In Europe, there has been growing scepticism about the usefulness of the concept of progress as a measure of human advancement. Some writings call progress "Victorian", which links it with ideas of self-help, thrift, hard work, discipline, authoritarian fatherhood and such illiberal and other such unfashionable ideas.

In Asia, this scepticism has yet to spread. Progress, however defined, is very respected and no place more so than in universities. At its simplest, universities themselves represent progress. The more universities there are, the better for the country because they offer more opportunities for the young and talented.

It is widely believed that progress would have come faster and countries in Asia would have become richer if only there had been more scientists and engineers. Progress here equals material advancement, and this means higher standards of living, more leisure, more freedom, the protection of a just legal system, and, wherever possible, the right to throw out failed political elites.

But there are other levels that are less certain. Faith in economists and business experts has slipped somewhat with the East Asian financial crisis.

More precarious is the concern for Asia's cultural traditions. A form of this, proclaimed by some politicians as Asian values, has been the subject of so much controversy this past decade that great divisions have opened up among thinking people.

Underlying the debate is the idea that tradition and progress are inseparable. There is a view that progress grew out of certain traditions, especially when there are traditional values that directly support material progress. But there is also the view that only with material progress can Asian countries restore greatness to their ancient and perennial values. Such restorations would be regarded as themselves signs of progress, at least new progress away from the dark days when revolutionaries equated progress with the rejection of tradition.

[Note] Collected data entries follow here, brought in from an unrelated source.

## src/hdl/rrts_pkg.sv

```systemverilog
// Shared types and constants for the round robin target scheduler.
`default_nettype none

package rrts_pkg;

	// Size of the target table and the widths that follow from it.
	localparam int MAX_ENTRIES = 8;
	localparam int IDX_W       = $clog2(MAX_ENTRIES);
	localparam int CNT_W       = $clog2(MAX_ENTRIES + 1);

	// Fixed widths of the request and result fields.
	localparam int OP_W    = 3;
	localparam int ADDR_W  = 16;
	localparam int CTR_W   = 16;
	localparam int CODE_W  = 2;
	localparam int COUNT_W = 4;
	localparam int POS_W   = 3;

	localparam logic [ADDR_W-1:0] NO_ADDRESS = 16'h0000;
	localparam logic [CTR_W-1:0]  CTR_MAX    = 16'hFFFF;

	// Operation codes.
	typedef enum logic [OP_W-1:0] {
		OP_NEXT    = 3'd0,
		OP_CURRENT = 3'd1,
		OP_ADD     = 3'd2,
		OP_REMOVE  = 3'd3,
		OP_ENABLE  = 3'd4,
		OP_REPORT  = 3'd5,
		OP_CLEAR   = 3'd6,
		OP_STATUS  = 3'd7
	} op_t;

	// Result codes.
	typedef enum logic [CODE_W-1:0] {
		RES_OK        = 2'd0,
		RES_NOT_FOUND = 2'd1,
		RES_DUPLICATE = 2'd2,
		RES_FULL      = 2'd3
	} res_t;

	// One table entry as held in the entry memory.
	typedef struct packed {
		logic [ADDR_W-1:0] target;
		logic              enable;
		logic [CTR_W-1:0]  success;
		logic [CTR_W-1:0]  failure;
	} entry_t;

endpackage

`default_nettype wire

```

## src/hdl/round_robin_target_scheduler.sv

```systemverilog
// Top level of the round robin target scheduler: sequencer around the entry memory.
`default_nettype none

// The scheduler holds up to MAX_ENTRIES targets (address, enable bit, saturating success
// and failure counters) in one entry memory with a single registered read port, and serves
// one request at a time. Status and clear pass through the fetch, fetch wait and output
// states; an empty next or current goes straight to the output state. Any request that
// needs a lookup or a round robin search reads one entry per cycle. A remove stops its
// search at the match and then moves each later entry down one place. A finished result
// sits in an output register, and the next request is accepted while it waits to be taken.
// Entries beyond the held count are never read, so no clearing pass follows reset.
module round_robin_target_scheduler (
	input  wire logic                          clk,
	input  wire logic                          arst_n,
	input  wire logic                          in_valid,
	output logic                               in_ready,
	input  wire logic [rrts_pkg::OP_W-1:0]     operation,
	input  wire logic [rrts_pkg::ADDR_W-1:0]   address,
	input  wire logic                          flag,
	output logic                               out_valid,
	input  wire logic                          out_ready,
	output logic [rrts_pkg::CODE_W-1:0]        result_code,
	output logic [rrts_pkg::ADDR_W-1:0]        target_address,
	output logic [rrts_pkg::COUNT_W-1:0]       entry_count,
	output logic [rrts_pkg::POS_W-1:0]         current_position,
	output logic [rrts_pkg::CTR_W-1:0]         success_total,
	output logic [rrts_pkg::CTR_W-1:0]         failure_total
);

	localparam int IDX_W = rrts_pkg::IDX_W;
	localparam int CNT_W = rrts_pkg::CNT_W;

	typedef enum logic [5:0] {
		S_IDLE  = 6'b000001,
		S_SCAN  = 6'b000010,
		S_SHIFT = 6'b000100,
		S_FETCH = 6'b001000,
		S_FWAIT = 6'b010000,
		S_OUT   = 6'b100000
	} state_t;

	// Entry memory and its ports.
	rrts_pkg::entry_t mem [rrts_pkg::MAX_ENTRIES];
	rrts_pkg::entry_t rdata_q;
	rrts_pkg::entry_t wr_data;
	logic             rd_en, wr_en;
	logic [IDX_W-1:0] rd_idx, wr_idx;

	// Control state.
	state_t           state_q, state_d;
	logic [CNT_W-1:0] count_q, count_d;
	logic [IDX_W-1:0] ptr_q, ptr_d;
	logic             out_valid_q, out_valid_d;
	logic             chk_v_s1, chk_v_d;

	// Request and working registers.
	rrts_pkg::op_t                op_q, op_d;
	logic [rrts_pkg::ADDR_W-1:0]  addr_q, addr_d;
	logic                         flag_q, flag_d;
	rrts_pkg::res_t               code_q, code_d;
	logic [rrts_pkg::ADDR_W-1:0]  tgt_q, tgt_d;
	logic [rrts_pkg::CTR_W-1:0]   succ_q, succ_d, fail_q, fail_d;
	logic [IDX_W-1:0]             iss_idx_q, iss_idx_d;
	logic [CNT_W-1:0]             iss_left_q, iss_left_d;
	logic [IDX_W-1:0]             chk_idx_s1, chk_idx_d;

	// Result register.
	logic                         out_load;
	rrts_pkg::res_t               res_code_q;
	logic [rrts_pkg::ADDR_W-1:0]  res_tgt_q;
	logic [CNT_W-1:0]             res_count_q;
	logic [IDX_W-1:0]             res_pos_q;
	logic [rrts_pkg::CTR_W-1:0]   res_succ_q, res_fail_q;

	// Helper terms.
	logic                         is_search, hit, ptr_in_range;
	logic [IDX_W-1:0]             idx_inc, ptr_inc;
	logic [CNT_W-1:0]             count_dec;
	logic [rrts_pkg::CTR_W-1:0]   succ_new, fail_new;

	assign in_ready = (state_q == S_IDLE);

	assign is_search    = (op_q == rrts_pkg::OP_NEXT) || (op_q == rrts_pkg::OP_CURRENT);
	assign hit          = chk_v_s1 && (is_search ? rdata_q.enable : (rdata_q.target == addr_q));
	assign ptr_in_range = (CNT_W'(ptr_q) < count_q);
	assign count_dec    = count_q - CNT_W'(1);

	// Round robin steps wrap at the held count.
	assign idx_inc = ((CNT_W'(iss_idx_q) + CNT_W'(1)) >= count_q) ? '0 : iss_idx_q + IDX_W'(1);
	assign ptr_inc = ((CNT_W'(ptr_q) + CNT_W'(1)) >= count_q) ? '0 : ptr_q + IDX_W'(1);

	// Saturating counter update for a report.
	always_comb begin
		succ_new = rdata_q.success;
		fail_new = rdata_q.failure;
		if (flag_q) begin
			if (rdata_q.success != rrts_pkg::CTR_MAX) succ_new = rdata_q.success + 16'd1;
		end else begin
			if (rdata_q.failure != rrts_pkg::CTR_MAX) fail_new = rdata_q.failure + 16'd1;
		end
	end

	// Sequencer: scans, shifts and write-backs on the entry memory.
	always_comb begin
		state_d     = state_q;
		count_d     = count_q;
		ptr_d       = ptr_q;
		out_valid_d = out_valid_q && !out_ready;
		chk_v_d     = 1'b0;
		op_d        = op_q;
		addr_d      = addr_q;
		flag_d      = flag_q;
		code_d      = code_q;
		tgt_d       = tgt_q;
		succ_d      = succ_q;
		fail_d      = fail_q;
		iss_idx_d   = iss_idx_q;
		iss_left_d  = iss_left_q;
		chk_idx_d   = chk_idx_s1;
		rd_en       = 1'b0;
		rd_idx      = iss_idx_q;
		wr_en       = 1'b0;
		wr_idx      = chk_idx_s1;
		wr_data     = rdata_q;
		out_load    = 1'b0;

		unique case (state_q)
			S_IDLE: begin
				if (in_valid) begin
					op_d       = rrts_pkg::op_t'(operation);
					addr_d     = address;
					flag_d     = flag;
					code_d     = rrts_pkg::RES_OK;
					tgt_d      = rrts_pkg::NO_ADDRESS;
					succ_d     = '0;
					fail_d     = '0;
					iss_idx_d  = '0;
					iss_left_d = count_q;
					unique case (rrts_pkg::op_t'(operation))
						rrts_pkg::OP_NEXT: begin
							if (count_q == '0) begin
								code_d  = rrts_pkg::RES_NOT_FOUND;
								state_d = S_OUT;
							end else begin
								iss_idx_d = ptr_inc;
								state_d   = S_SCAN;
							end
						end
						rrts_pkg::OP_CURRENT: begin
							if (count_q == '0) begin
								code_d  = rrts_pkg::RES_NOT_FOUND;
								state_d = S_OUT;
							end else begin
								if (!ptr_in_range) begin
									ptr_d     = '0;
									iss_idx_d = '0;
								end else begin
									iss_idx_d = ptr_q;
								end
								state_d = S_SCAN;
							end
						end
						rrts_pkg::OP_ADD: begin
							if (count_q >= CNT_W'(rrts_pkg::MAX_ENTRIES)) begin
								code_d  = rrts_pkg::RES_FULL;
								state_d = S_FETCH;
							end else begin
								state_d = S_SCAN;
							end
						end
						rrts_pkg::OP_REMOVE, rrts_pkg::OP_ENABLE, rrts_pkg::OP_REPORT: begin
							state_d = S_SCAN;
						end
						rrts_pkg::OP_CLEAR: begin
							count_d = '0;
							ptr_d   = '0;
							state_d = S_FETCH;
						end
						rrts_pkg::OP_STATUS: begin
							state_d = S_FETCH;
						end
					endcase
				end
			end

			S_SCAN: begin
				if (hit) begin
					// Matching entry found at the index whose data has just returned.
					unique case (op_q)
						rrts_pkg::OP_NEXT, rrts_pkg::OP_CURRENT: begin
							ptr_d   = chk_idx_s1;
							tgt_d   = rdata_q.target;
							state_d = S_OUT;
						end
						rrts_pkg::OP_ADD: begin
							code_d  = rrts_pkg::RES_DUPLICATE;
							state_d = S_FETCH;
						end
						rrts_pkg::OP_REMOVE: begin
							iss_idx_d  = chk_idx_s1 + IDX_W'(1);
							iss_left_d = count_dec - CNT_W'(chk_idx_s1);
							state_d    = S_SHIFT;
						end
						rrts_pkg::OP_ENABLE: begin
							wr_en          = 1'b1;
							wr_data.enable = flag_q;
							state_d        = S_FETCH;
						end
						rrts_pkg::OP_REPORT: begin
							wr_en           = 1'b1;
							wr_data.success = succ_new;
							wr_data.failure = fail_new;
							succ_d          = succ_new;
							fail_d          = fail_new;
							state_d         = S_FETCH;
						end
						rrts_pkg::OP_CLEAR, rrts_pkg::OP_STATUS: begin
							state_d = S_FETCH;
						end
					endcase
				end else if (iss_left_q == '0) begin
					// Every candidate has been checked without a match.
					unique case (op_q)
						rrts_pkg::OP_NEXT, rrts_pkg::OP_CURRENT: begin
							code_d  = rrts_pkg::RES_NOT_FOUND;
							state_d = S_OUT;
						end
						rrts_pkg::OP_ADD: begin
							wr_en           = 1'b1;
							wr_idx          = count_q[IDX_W-1:0];
							wr_data.target  = addr_q;
							wr_data.enable  = 1'b1;
							wr_data.success = '0;
							wr_data.failure = '0;
							count_d         = count_q + CNT_W'(1);
							state_d         = S_FETCH;
						end
						default: begin
							code_d  = rrts_pkg::RES_NOT_FOUND;
							state_d = S_FETCH;
						end
					endcase
				end else begin
					rd_en      = 1'b1;
					iss_idx_d  = idx_inc;
					iss_left_d = iss_left_q - CNT_W'(1);
					chk_idx_d  = iss_idx_q;
					chk_v_d    = 1'b1;
				end
			end

			S_SHIFT: begin
				// Each later entry is read and written one place lower.
				if (chk_v_s1) begin
					wr_en  = 1'b1;
					wr_idx = chk_idx_s1 - IDX_W'(1);
				end
				if (iss_left_q != '0) begin
					rd_en      = 1'b1;
					iss_idx_d  = iss_idx_q + IDX_W'(1);
					iss_left_d = iss_left_q - CNT_W'(1);
					chk_idx_d  = iss_idx_q;
					chk_v_d    = 1'b1;
				end else begin
					count_d = count_dec;
					if ((count_dec != '0) && (CNT_W'(ptr_q) >= count_dec)) ptr_d = '0;
					state_d = S_FETCH;
				end
			end

			S_FETCH: begin
				rd_en   = ptr_in_range;
				rd_idx  = ptr_q;
				state_d = S_FWAIT;
			end

			S_FWAIT: begin
				tgt_d   = ptr_in_range ? rdata_q.target : rrts_pkg::NO_ADDRESS;
				state_d = S_OUT;
			end

			S_OUT: begin
				if (!out_valid_q || out_ready) begin
					out_load    = 1'b1;
					out_valid_d = 1'b1;
					state_d     = S_IDLE;
				end
			end

			default: begin
				state_d = S_IDLE;
			end
		endcase
	end

	// Entry memory with registered read data.
	always_ff @(posedge clk) begin
		if (wr_en) mem[wr_idx] <= wr_data;
		if (rd_en) rdata_q <= mem[rd_idx];
	end

	// Control registers.
	always_ff @(posedge clk or negedge arst_n) begin
		if (!arst_n) begin
			state_q     <= S_IDLE;
			count_q     <= '0;
			ptr_q       <= '0;
			out_valid_q <= 1'b0;
			chk_v_s1    <= 1'b0;
		end else begin
			state_q     <= state_d;
			count_q     <= count_d;
			ptr_q       <= ptr_d;
			out_valid_q <= out_valid_d;
			chk_v_s1    <= chk_v_d;
		end
	end

	// Working and result registers.
	always_ff @(posedge clk) begin
		op_q       <= op_d;
		addr_q     <= addr_d;
		flag_q     <= flag_d;
		code_q     <= code_d;
		tgt_q      <= tgt_d;
		succ_q     <= succ_d;
		fail_q     <= fail_d;
		iss_idx_q  <= iss_idx_d;
		iss_left_q <= iss_left_d;
		chk_idx_s1 <= chk_idx_d;
		if (out_load) begin
			res_code_q  <= code_q;
			res_tgt_q   <= tgt_q;
			res_count_q <= count_q;
			res_pos_q   <= ptr_q;
			res_succ_q  <= succ_q;
			res_fail_q  <= fail_q;
		end
	end

	assign out_valid        = out_valid_q;
	assign result_code      = res_code_q;
	assign target_address   = res_tgt_q;
	assign entry_count      = rrts_pkg::COUNT_W'(res_count_q);
	assign current_position = rrts_pkg::POS_W'(res_pos_q);
	assign success_total    = res_succ_q;
	assign failure_total    = res_fail_q;

`ifndef SYNTH
	// The pointer stays inside the table, and rests at zero when the table is empty.
	a_ptr_range: assert property (@(posedge clk) disable iff (!arst_n)
		(count_q == '0) ? (ptr_q == '0) : (CNT_W'(ptr_q) < count_q))
		else $error("round robin pointer outside the table");

	// The held count never exceeds the table size.
	a_count_max: assert property (@(posedge clk) disable iff (!arst_n)
		count_q <= CNT_W'(rrts_pkg::MAX_ENTRIES))
		else $error("held count above table size");

	// Data under check always comes from an occupied entry.
	a_chk_range: assert property (@(posedge clk) disable iff (!arst_n)
		chk_v_s1 |-> (CNT_W'(chk_idx_s1) < count_q))
		else $error("checked entry beyond held count");

	// A read and a write never meet at the same entry in one cycle.
	a_no_collide: assert property (@(posedge clk) disable iff (!arst_n)
		(rd_en && wr_en) |-> (rd_idx != wr_idx))
		else $error("read and write collide on one entry");

	// A result is raised only from the output state.
	a_out_src: assert property (@(posedge clk) disable iff (!arst_n)
		$rose(out_valid_q) |-> $past(state_q == S_OUT))
		else $error("result raised outside the output state");
`endif

endmodule

`default_nettype wire
```

## config.mk

```make
export PLATFORM = sky130hd
export DESIGN_NAME = round_robin_target_scheduler
export DESIGN_NICKNAME = d
export VERILOG_FILES = /design/src/hdl/rrts_pkg.sv /design/src/hdl/round_robin_target_scheduler.sv
export SDC_FILE = /design/constraint.sdc
export NUM_CORES = 1
export LEC_CHECK = 0
export BUFFER_PORTS_ARGS = -buffer_cell sky130_fd_sc_hd__buf_2
export CORE_ASPECT_RATIO = 0.9
export CORE_MARGIN = 4
export CORE_UTILIZATION = 30
export CTS_CLUSTER_DIAMETER = 200
export DETAILED_ROUTE_END_ITERATION = 12
export GPL_ROUTABILITY_DRIVEN = 0
export GPL_TIMING_DRIVEN = 0
export SYNTH_ARGS = -nofsm -noshare
export SYNTH_HDL_FRONTEND = slang
export SYNTH_SLANG_ARGS = --single-unit
```

## constraint.sdc

```tcl
create_clock -name clk -period 12.01 [get_ports clk]
set_input_delay 0.6005 -clock clk [delete_from_list [all_inputs] [get_ports clk]]
set_output_delay 0.6005 -clock clk [all_outputs]
set_load 0.05 [all_outputs]
```

==> results_dict.tcl, run 1 <==
set metrics [dict create \
    yosysTopAreaCell "edfxtp_1" \
    holdCritPathClass "in -> reg" \
    power_frac_comb_pct 32.0 \
    clk_path_buf_depth 3 \
    cp_max_fo 10 \
    syn_area_mm2 0.0252 \
    grt_pass1_vias 16398 \
    die_x_um 313 \
    placement_rows 100 \
    ys_top_cells_by_area "edfxtp_1 (69%), nand2_1 (5.4%), nand3_1 (2.4%)" \
    remaining_drc_errors 0 \
    worst-setup-path-type "reg -> reg" \
    synth.most_common_cell "edfxtp_1" \
    synth_ff_type "edfxtp_1" \
    finalMaxSlewViolations 0 \
    diodes 0 \
    setup_ws_ps 7110 \
    setup_violations 0 \
    hold_viol 0 \
    grt_setup_unrepaired "false" \
    start_kind "flop" \
    antenna_found_initial 0 \
    period_share_pct 40.8 \
    cts_tree "built" \
    synthCells 1878 \
    power_density_mw_per_mm2 226 \
    area_delta_synth_final_pct 17.2 \
    synth_nets 1930 \
    seq_area_frac_synth_pct 70.5 \
    required_ps 12330 \
    avgViaCountPerCell 5.16 \
    layout_min_cycle_time_ps 4900 \
    placed_cells 3131 \
    dp_slack_ps 7150 \
    start_util_pct 30.3 \
    fin_cells 3233 \
    yosys_register_bits 593 \
    clock.fmax_ghz 0.204 \
    drive_above_1_share_pct 13.1 \
    core_mm2 0.0830 \
    dp_hpwl_um 47600 \
    drtPass1Iterations 6 \
    die_height_um 283 \
    cap_violations 0 \
    p_leak_uw 0.00999 \
    tightest_slew_ps 1420 \
    arrival_ps 5220 \
    grt_overflow 0 \
    detail_route.iter0.violations 1651 \
    wl_per_cell_um 21.1 \
    dieArea_mm2 0.0886 \
    wl_um 68200 \
    io_pins 83 \
    hold_depth 1 \
    vias 16690 \
    critPathCaptureType "flop" \
    clock_latency_ps 630 \
    grt.total_usage_pct 15.0 \
    hold_ws_ps 142 \
    switching_share_pct 35.8 \
    htree_levels 2 \
    async_reset_ff_share_pct 2.53 \
    nets 2120 \
    avgSynthCellArea_um2 13.4 \
    vdd_drop_max_mv 0.122 \
    slew_headroom_pct 2.92 \
    tns_ps 0 \
    yosysWarnings 0 \
    cts_buffers 56 \
    synth_common_cells "edfxtp_1 (578), nand2_1 (360), nand3_1 (121)" \
    yosysUniqueCellTypes 74 \
    cts_root_buffer "clkbuf_16" \
    cts_resized 0 \
    ant_nets 0 \
    cts_setup_buffers 0 \
    synth_edf_count 578 \
    grt_pass1_wl_um 102000 \
    yosys.area.top_type_share_pct 69.0 \
    p_int_uw 4280 \
    p_seq_share_pct 41.6 \
    critPathMaxStageDelay_ps 770 \
    p_switching_uw 2390 \
    cts_hold_buf 1 \
    clk_pin_slew_ps 60 \
    skew_ps 30.5 \
    worstPathCellList "nand2b_1, nand2b_1, nor2_1, a31oi_2, clkbuf_1, a31oi_1, nor3_2, buf_8, buf_6, buf_8, buf_6" \
    portBuffers 82 \
    grt_max_degree 37 \
    numClockSinks 593 \
    power.share.clock_pct 26.4 \
    power.total_uw 6670 \
    ff2ff_path_depth 11 \
    outcome "completed" \
    critical-path-slowest-cell "clkbuf_1" \
    rrSetupSlack_ps 7110 \
]
==> path summary, 6_finish.rpt <==
kind | from | to
worst min register to register | succ_q[12] | success_total[12]
worst min-delay path | address[13] | addr_q[13]
worst max register to register | state_q[0] | mem[7][18]
min in group asynchronous | arst_n | state_q[4]
max in group asynchronous | arst_n | state_q[0]
worst max-delay path | state_q[0] | mem[7][18]
==> power groups by stage <==
stage,clock network [uW],logic (uW),registers (uW)
after floorplan,0,1290,2850
after global placement,0,2040,2830
after detailed placement,0,2110,2820
after CTS,1790,2120,2770
after global routing,1880,2300,2790
final,1760,2130,2780
==> state kept, by name (all words and copies together) (netlist names) <==
register          flops
iss_idx_q             3
succ_q               16
rdata_q              49
mem                 392
op_q                  3
code_q                2
iss_left_q            4
target_address       16
chk_v_s1              1
addr_q               16
fail_q               16
state_q               6
chk_idx_s1            3
entry_count           4
result_code           2
success_total        16
current_position      3
failure_total        16
ptr_q                 3
flag_q                1
out_valid             1
count_q               4
tgt_q                16
==> area by class of cell <==
class                           instances  area, um2
Clock inverter                         35        375
Inverter                               26       97.6
Fill cell                            7889      53500
Multi-Input combinational cell       1145       6920
Sequential cell                       593      17700
Clock buffer                           66       1440
Buffer                                114        478
Timing Repair Buffer                  132       1050
Tap cell                             1122       1400
==> cell families (layout without fill, tap and decap cells) <==
family / count (synthesis) / in the layout / synth area share, %
and+or+nand+nor: 716 / 716 / 13.2
DFF: 593 / 593 / 70.5
AOI/OAI and AO/OA: 324 / 324 / 9.68
buffers and inverters: 140 / 373 / 2.29
xor gates and xnor gates: 51 / 51 / 1.78
adders and majority gates: 28 / 28 / 1.42
muxes: 26 / 26 / 1.14
==> cell usage in the layout (no fill, tap or decap), types with 38 or more instances in the layout <==
master     netlist  final
edfxtp_1       578    578
nand2_1        360    360
nand3_1        121    121
buf_2           37    119
clkbuf_1        72     82
and3_1          63     63
nor2_1          60     60
clkbuf_16        0     56
a211oi_1        53     52
a311oi_1        50     50
a31o_1          49     49
a31oi_1         38     38
==> worst max-delay path: cells and delay by family, from the launching register on <==
kind,cells,cell delay (ps)
buf+inv,5,1520
compound gates,2,1050
flops,1,620
simple gates,4,1390
==> metrics by stage <==
step / utilization [%] / area (um2)
final: 35.6 / 29500
after global routing: 35.6 / 29500
after detailed placement: 33.4 / 27700
after global placement: 32.5 / 27000
after CTS: 35.6 / 29500
after floorplan: - / 25200
==> layer usage <==
metal	wire (um)	part of all wire [%]	track usage (%)	up-vias
met5	0	0	0	-
met4	1930	2.8	4.89	0
met3	4840	7.1	1.97	131
met2	33000	48	25.9	736
met1	28400	42	19.7	8291
li1	-	-	-	7532
Power figures use the tool's default switching activity.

Progress and tradition have supported each other in the European historical experience and this could also happen in Asia.

This is what underlies the deep interest in the subject in China. Last year I counted no fewer than 15 national and international conferences and workshops on tradition and Chinese civilisation. A dozen or so more are being prepared for 1999. Although none uses the word progress on their banners, it has been the common ideal with which the West has challenged China for a century.

But the word has too many associations with the Maoist regime, where it was associated with everything revolutionary, and was left of even the leftists themselves. Today, when reformists are in charge and when revolutionary zeal has been swept under the carpet, the word is suspect if not embarrassing.

But it does not really help to avoid mentioning progress. Even if the word is no more than a shorthand for advances in ideas and institutions, or the tools needed to gain wealth and power and material betterment, it is implicit even in the very defence of tradition. Conference organisers should confront the word and not be afraid to use it. In the idea of progress, the Chinese would find an almost equal amount of philosophical and historical baggage as that of tradition.

Neither idea is clear-cut, but their relationship cannot be denied. To stress tradition, and shy away from its companion word progress, will distort debate. Tradition can be strengthened by changes that made China wealthy and stable, thus progress enhances and preserves tradition. If this did not succeed, then those who rejected tradition altogether for the sake of progress would have their way.

Modern Chinese history has a wealth of material about this tragic experience. The Chinese have been chastened by failures. Many now want the Chinese to return to the idea that progress can occur only when tradition is respected. The search for the universal and perennial in Chinese tradition is seen as the only way progress can become meaningful to China.

Finally, what about the possibility of arriving at a new tradition in which progress is in-built and self-generating? In our new age of enterprise and people's rights, there is no return to the nostalgic proposition, "Chinese learning as foundation and Western learning as application", the old axiom favoured by Chinese reformers at the start of the century. What the Chinese now want may be closer to the following: "The idea of progress is the iron fist, and Chinese tradition the velvet glove." This may be a poor substitute for ordinary people, and it may be a poor substitute for those who hanker for democratic progress, but the Chinese professors who have already been doing their own washing-up might find brandishing the velvet glove well worth doing.

Wang Gungwu is director of the East Asian Institute at the National University of Singapore.